◆ WHAT TO DO ◆
Look through the entries below for the string "ORFS", and copy each line where it is found.

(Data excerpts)

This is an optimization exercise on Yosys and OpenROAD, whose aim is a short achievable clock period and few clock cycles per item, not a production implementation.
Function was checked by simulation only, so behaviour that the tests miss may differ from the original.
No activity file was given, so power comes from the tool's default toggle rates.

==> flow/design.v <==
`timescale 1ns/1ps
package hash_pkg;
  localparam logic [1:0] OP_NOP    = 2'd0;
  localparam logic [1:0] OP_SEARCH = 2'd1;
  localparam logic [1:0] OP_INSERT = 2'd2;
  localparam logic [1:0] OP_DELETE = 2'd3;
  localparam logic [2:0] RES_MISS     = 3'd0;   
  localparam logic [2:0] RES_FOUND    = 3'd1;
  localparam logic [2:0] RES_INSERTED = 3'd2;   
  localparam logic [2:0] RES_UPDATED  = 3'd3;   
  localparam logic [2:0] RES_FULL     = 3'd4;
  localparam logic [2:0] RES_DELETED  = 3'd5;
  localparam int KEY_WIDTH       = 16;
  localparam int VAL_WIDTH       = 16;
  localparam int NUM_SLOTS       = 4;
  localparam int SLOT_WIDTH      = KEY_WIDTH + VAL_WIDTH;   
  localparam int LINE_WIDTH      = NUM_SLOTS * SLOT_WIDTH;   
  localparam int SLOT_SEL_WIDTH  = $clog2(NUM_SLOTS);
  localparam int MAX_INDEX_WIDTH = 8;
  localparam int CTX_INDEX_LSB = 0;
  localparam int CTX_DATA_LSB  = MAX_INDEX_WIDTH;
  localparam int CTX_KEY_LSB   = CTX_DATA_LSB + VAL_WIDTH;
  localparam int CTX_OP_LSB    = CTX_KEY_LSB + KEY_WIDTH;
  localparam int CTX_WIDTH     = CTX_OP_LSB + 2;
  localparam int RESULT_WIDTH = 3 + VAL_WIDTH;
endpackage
...
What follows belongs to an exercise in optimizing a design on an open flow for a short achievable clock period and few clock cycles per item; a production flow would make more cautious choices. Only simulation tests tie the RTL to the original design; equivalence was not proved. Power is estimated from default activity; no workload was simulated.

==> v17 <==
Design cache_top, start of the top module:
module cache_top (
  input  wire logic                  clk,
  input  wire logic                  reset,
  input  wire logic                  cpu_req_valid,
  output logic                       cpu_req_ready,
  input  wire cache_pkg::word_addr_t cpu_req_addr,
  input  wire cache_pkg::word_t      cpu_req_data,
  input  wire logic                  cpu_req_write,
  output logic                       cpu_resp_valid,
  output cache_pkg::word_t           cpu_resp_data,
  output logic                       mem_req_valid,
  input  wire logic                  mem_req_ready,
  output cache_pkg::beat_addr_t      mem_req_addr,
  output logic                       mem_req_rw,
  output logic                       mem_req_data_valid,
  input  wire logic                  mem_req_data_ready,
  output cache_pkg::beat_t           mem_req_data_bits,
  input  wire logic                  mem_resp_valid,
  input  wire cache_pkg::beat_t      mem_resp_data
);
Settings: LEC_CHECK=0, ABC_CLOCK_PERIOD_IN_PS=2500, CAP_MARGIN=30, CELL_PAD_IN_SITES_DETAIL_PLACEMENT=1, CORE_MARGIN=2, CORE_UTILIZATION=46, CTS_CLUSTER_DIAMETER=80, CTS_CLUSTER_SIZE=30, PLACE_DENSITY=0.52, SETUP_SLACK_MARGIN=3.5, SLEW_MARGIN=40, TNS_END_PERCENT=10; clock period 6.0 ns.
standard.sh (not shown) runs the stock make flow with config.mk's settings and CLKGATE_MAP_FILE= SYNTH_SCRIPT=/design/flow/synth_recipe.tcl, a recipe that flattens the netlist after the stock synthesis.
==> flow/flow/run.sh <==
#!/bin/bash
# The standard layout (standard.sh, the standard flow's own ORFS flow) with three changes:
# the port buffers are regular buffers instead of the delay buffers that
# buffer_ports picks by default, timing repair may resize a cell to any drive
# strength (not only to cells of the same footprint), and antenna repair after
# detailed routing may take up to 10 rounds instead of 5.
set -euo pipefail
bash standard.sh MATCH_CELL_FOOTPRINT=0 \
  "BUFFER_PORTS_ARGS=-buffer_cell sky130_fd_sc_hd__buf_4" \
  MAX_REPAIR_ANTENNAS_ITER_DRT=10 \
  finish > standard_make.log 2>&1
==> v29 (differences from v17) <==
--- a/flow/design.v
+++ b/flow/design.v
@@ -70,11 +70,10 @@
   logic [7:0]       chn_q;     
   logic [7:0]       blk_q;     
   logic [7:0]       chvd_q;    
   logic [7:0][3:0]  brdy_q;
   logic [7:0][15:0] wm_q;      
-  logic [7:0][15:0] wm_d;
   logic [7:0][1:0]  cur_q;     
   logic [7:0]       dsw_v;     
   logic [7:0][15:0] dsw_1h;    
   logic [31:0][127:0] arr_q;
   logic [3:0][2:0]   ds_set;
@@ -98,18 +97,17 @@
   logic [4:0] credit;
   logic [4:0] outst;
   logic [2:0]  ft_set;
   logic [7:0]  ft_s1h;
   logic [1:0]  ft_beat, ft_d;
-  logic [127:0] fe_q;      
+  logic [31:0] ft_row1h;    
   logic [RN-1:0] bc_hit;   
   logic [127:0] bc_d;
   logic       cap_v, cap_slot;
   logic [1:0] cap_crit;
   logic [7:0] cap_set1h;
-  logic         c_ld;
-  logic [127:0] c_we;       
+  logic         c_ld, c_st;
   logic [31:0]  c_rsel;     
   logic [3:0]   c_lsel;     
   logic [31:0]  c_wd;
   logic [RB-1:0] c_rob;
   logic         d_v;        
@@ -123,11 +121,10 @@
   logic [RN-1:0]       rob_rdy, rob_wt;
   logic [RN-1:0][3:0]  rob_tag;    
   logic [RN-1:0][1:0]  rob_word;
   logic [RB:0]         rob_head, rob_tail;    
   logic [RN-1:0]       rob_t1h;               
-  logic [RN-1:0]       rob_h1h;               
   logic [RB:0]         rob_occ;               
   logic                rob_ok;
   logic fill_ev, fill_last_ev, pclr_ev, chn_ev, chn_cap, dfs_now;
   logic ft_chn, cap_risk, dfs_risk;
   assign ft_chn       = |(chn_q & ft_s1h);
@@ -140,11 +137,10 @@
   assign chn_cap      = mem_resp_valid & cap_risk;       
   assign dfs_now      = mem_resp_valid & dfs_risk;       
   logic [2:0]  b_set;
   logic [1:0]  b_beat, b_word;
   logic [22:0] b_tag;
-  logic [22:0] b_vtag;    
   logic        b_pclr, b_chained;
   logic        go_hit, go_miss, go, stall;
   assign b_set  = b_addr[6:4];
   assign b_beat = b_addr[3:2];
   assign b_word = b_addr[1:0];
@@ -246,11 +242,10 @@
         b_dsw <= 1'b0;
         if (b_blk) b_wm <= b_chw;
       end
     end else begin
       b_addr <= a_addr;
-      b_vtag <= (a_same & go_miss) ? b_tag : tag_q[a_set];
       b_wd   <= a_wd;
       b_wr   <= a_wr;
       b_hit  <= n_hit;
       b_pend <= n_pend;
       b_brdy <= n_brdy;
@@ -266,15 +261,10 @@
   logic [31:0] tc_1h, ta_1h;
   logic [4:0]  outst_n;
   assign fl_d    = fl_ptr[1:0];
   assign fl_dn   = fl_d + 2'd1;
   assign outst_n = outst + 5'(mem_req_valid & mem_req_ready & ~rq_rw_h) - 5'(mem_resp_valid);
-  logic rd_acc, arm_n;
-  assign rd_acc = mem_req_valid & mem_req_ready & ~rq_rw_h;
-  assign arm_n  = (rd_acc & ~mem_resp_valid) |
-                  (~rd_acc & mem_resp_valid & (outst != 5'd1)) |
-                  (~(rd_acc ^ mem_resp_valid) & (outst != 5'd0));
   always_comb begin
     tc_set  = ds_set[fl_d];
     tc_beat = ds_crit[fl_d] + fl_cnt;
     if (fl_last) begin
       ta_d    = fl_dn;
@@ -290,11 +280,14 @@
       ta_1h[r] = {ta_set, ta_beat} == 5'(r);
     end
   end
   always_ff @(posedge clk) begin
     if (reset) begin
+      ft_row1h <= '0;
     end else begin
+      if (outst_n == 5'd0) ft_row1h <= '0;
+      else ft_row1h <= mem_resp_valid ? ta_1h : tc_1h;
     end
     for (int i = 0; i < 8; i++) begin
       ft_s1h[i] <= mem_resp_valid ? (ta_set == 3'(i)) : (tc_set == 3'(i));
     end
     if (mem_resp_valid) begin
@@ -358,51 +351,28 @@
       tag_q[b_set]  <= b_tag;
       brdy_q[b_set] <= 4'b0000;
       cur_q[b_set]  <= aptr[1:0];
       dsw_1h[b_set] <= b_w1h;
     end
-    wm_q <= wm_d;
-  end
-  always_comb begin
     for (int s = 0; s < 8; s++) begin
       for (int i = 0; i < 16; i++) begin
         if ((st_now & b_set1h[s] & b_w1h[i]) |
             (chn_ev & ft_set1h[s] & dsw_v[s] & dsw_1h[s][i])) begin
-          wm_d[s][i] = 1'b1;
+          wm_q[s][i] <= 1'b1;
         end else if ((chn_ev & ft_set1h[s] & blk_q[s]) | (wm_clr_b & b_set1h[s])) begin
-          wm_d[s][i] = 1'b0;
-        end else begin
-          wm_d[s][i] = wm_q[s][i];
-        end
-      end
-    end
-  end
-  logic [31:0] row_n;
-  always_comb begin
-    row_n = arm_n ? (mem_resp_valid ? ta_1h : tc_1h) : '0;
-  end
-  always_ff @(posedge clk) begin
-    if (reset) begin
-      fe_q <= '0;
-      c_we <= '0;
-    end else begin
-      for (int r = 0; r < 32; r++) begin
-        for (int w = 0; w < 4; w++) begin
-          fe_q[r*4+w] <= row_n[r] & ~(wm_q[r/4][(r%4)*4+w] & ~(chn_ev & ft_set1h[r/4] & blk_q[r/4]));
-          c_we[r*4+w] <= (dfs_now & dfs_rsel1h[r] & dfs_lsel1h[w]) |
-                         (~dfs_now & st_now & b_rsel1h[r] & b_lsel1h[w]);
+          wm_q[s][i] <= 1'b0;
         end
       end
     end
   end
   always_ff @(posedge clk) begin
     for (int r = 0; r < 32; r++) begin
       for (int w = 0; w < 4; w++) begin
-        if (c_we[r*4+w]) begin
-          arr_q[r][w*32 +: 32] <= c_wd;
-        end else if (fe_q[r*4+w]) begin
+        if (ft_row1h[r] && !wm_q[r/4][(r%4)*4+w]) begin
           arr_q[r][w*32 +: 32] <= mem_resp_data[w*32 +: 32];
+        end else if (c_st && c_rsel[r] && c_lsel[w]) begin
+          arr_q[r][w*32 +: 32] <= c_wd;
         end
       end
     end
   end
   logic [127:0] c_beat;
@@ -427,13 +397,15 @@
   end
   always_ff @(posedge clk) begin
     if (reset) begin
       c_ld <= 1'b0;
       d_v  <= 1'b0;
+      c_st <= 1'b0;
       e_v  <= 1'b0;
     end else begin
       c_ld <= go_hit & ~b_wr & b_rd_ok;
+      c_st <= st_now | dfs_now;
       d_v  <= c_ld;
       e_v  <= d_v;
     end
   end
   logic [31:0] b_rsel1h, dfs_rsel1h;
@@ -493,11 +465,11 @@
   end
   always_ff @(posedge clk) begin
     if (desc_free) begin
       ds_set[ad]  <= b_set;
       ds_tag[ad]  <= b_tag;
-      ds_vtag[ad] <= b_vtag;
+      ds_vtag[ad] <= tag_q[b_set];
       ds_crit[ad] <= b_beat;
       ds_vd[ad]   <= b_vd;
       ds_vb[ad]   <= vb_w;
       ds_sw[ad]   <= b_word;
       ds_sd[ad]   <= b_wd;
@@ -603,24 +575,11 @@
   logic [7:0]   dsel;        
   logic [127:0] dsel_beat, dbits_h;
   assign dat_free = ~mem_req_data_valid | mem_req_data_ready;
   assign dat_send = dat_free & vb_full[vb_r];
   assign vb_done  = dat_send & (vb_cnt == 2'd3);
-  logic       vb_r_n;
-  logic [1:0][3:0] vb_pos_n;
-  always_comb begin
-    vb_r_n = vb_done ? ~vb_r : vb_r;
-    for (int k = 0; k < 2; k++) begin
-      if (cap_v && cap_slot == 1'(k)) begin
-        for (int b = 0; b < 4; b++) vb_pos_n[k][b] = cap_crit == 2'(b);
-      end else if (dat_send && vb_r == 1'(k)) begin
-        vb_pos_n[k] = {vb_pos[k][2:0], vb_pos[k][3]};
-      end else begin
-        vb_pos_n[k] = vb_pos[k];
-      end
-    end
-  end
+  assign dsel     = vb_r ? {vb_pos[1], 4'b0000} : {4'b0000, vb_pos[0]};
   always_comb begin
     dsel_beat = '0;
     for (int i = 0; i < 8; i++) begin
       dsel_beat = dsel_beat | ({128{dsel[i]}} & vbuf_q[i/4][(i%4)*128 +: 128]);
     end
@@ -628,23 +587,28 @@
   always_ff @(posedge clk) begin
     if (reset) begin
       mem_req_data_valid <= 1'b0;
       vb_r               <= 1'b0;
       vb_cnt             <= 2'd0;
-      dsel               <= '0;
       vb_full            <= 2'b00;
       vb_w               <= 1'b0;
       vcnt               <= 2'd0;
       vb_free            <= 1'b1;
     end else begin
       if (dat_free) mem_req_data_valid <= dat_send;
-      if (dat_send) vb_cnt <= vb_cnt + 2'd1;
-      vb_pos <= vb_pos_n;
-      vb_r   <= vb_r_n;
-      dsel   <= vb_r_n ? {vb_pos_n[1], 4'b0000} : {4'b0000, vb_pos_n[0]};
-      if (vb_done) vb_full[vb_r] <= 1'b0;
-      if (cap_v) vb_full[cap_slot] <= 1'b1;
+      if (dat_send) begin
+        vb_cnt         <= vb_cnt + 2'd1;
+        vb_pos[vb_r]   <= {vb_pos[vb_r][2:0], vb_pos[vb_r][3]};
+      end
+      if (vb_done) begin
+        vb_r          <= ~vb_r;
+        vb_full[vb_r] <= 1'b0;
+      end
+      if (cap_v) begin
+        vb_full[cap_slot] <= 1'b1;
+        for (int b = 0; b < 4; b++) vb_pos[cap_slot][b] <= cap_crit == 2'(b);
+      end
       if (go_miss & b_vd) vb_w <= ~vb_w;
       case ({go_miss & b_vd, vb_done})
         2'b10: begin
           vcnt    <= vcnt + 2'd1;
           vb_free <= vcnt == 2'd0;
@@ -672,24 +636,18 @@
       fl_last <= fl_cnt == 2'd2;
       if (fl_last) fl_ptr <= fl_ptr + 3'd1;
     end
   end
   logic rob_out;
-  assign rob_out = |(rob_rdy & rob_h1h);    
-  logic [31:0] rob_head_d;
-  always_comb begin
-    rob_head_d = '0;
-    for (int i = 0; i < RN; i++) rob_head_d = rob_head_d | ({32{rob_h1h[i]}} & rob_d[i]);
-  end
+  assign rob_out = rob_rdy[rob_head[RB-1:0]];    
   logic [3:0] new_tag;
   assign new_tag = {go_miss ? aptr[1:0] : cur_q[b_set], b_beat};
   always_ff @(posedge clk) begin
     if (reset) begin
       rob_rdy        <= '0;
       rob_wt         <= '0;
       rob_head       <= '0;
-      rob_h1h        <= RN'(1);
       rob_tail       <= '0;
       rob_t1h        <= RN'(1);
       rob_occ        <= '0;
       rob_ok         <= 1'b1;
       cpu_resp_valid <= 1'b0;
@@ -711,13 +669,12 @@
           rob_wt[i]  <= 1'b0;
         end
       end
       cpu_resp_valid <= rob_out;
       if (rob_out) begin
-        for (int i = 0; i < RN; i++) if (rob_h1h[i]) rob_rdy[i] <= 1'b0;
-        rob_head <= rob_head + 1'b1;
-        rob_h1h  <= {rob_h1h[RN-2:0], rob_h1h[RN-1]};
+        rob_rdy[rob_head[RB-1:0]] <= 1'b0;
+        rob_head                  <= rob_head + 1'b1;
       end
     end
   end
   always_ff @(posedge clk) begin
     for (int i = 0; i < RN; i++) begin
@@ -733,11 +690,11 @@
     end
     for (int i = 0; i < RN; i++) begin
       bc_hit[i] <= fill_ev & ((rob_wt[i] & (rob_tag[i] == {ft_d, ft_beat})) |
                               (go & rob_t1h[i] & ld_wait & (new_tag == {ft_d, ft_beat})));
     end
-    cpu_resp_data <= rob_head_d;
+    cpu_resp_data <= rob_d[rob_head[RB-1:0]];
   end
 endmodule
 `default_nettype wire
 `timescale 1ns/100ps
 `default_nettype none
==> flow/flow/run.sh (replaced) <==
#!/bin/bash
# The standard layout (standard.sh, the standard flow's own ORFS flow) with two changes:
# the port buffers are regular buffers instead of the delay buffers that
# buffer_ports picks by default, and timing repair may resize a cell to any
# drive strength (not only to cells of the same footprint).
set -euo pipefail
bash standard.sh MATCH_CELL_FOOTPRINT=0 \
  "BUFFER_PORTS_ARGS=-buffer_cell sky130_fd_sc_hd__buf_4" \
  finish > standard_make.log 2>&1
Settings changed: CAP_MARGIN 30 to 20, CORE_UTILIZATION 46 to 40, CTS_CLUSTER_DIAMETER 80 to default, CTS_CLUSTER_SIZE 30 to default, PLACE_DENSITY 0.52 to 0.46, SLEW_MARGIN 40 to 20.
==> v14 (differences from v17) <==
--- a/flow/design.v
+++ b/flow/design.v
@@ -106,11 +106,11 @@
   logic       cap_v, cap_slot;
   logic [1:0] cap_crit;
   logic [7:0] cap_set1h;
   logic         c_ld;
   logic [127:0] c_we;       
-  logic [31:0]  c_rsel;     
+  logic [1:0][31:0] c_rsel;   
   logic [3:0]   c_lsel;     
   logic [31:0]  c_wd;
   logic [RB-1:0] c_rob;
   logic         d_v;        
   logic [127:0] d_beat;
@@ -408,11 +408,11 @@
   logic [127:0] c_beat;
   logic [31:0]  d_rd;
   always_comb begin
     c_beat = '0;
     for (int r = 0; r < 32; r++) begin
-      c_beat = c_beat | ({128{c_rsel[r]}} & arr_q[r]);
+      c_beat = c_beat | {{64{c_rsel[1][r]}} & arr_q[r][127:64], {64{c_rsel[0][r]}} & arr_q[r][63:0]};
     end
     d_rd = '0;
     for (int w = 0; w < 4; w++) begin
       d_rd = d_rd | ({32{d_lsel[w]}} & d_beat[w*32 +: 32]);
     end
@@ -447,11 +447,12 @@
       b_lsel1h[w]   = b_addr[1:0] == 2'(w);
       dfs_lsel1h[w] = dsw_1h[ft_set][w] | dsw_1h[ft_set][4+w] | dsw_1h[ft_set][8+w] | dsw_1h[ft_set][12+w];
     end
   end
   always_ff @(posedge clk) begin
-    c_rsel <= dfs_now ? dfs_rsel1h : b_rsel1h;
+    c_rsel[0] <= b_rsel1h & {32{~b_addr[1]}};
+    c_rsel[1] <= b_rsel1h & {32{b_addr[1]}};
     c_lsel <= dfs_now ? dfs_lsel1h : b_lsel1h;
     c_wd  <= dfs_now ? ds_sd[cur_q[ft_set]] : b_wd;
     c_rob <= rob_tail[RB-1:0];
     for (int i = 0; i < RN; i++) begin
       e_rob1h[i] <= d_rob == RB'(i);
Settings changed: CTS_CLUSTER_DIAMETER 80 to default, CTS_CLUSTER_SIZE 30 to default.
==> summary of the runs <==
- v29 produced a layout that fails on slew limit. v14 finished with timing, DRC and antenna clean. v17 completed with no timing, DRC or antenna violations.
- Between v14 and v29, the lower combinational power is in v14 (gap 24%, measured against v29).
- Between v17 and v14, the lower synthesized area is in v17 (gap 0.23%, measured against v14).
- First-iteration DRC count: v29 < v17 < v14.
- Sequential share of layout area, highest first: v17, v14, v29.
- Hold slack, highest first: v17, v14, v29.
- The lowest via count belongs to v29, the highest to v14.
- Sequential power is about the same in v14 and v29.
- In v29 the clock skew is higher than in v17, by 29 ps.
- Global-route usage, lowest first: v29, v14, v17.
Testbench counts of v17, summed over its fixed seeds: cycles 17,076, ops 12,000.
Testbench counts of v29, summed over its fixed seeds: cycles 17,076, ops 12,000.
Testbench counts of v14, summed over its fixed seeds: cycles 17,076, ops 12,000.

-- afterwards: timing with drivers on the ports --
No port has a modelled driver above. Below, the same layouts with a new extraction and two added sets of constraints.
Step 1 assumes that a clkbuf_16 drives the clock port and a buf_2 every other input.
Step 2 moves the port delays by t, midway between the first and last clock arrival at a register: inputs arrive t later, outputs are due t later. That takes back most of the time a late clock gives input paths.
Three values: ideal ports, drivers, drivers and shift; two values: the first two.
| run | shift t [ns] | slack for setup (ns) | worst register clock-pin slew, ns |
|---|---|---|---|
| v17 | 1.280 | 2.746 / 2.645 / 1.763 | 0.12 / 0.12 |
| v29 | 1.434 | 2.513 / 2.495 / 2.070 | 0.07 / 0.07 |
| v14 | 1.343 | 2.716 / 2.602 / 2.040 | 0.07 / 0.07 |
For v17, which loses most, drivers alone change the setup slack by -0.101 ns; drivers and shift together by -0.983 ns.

◆ EXERCISE RESULT ◆
# The standard layout (standard.sh, the standard flow's own ORFS flow) with three changes:
# The standard layout (standard.sh, the standard flow's own ORFS flow) with two changes:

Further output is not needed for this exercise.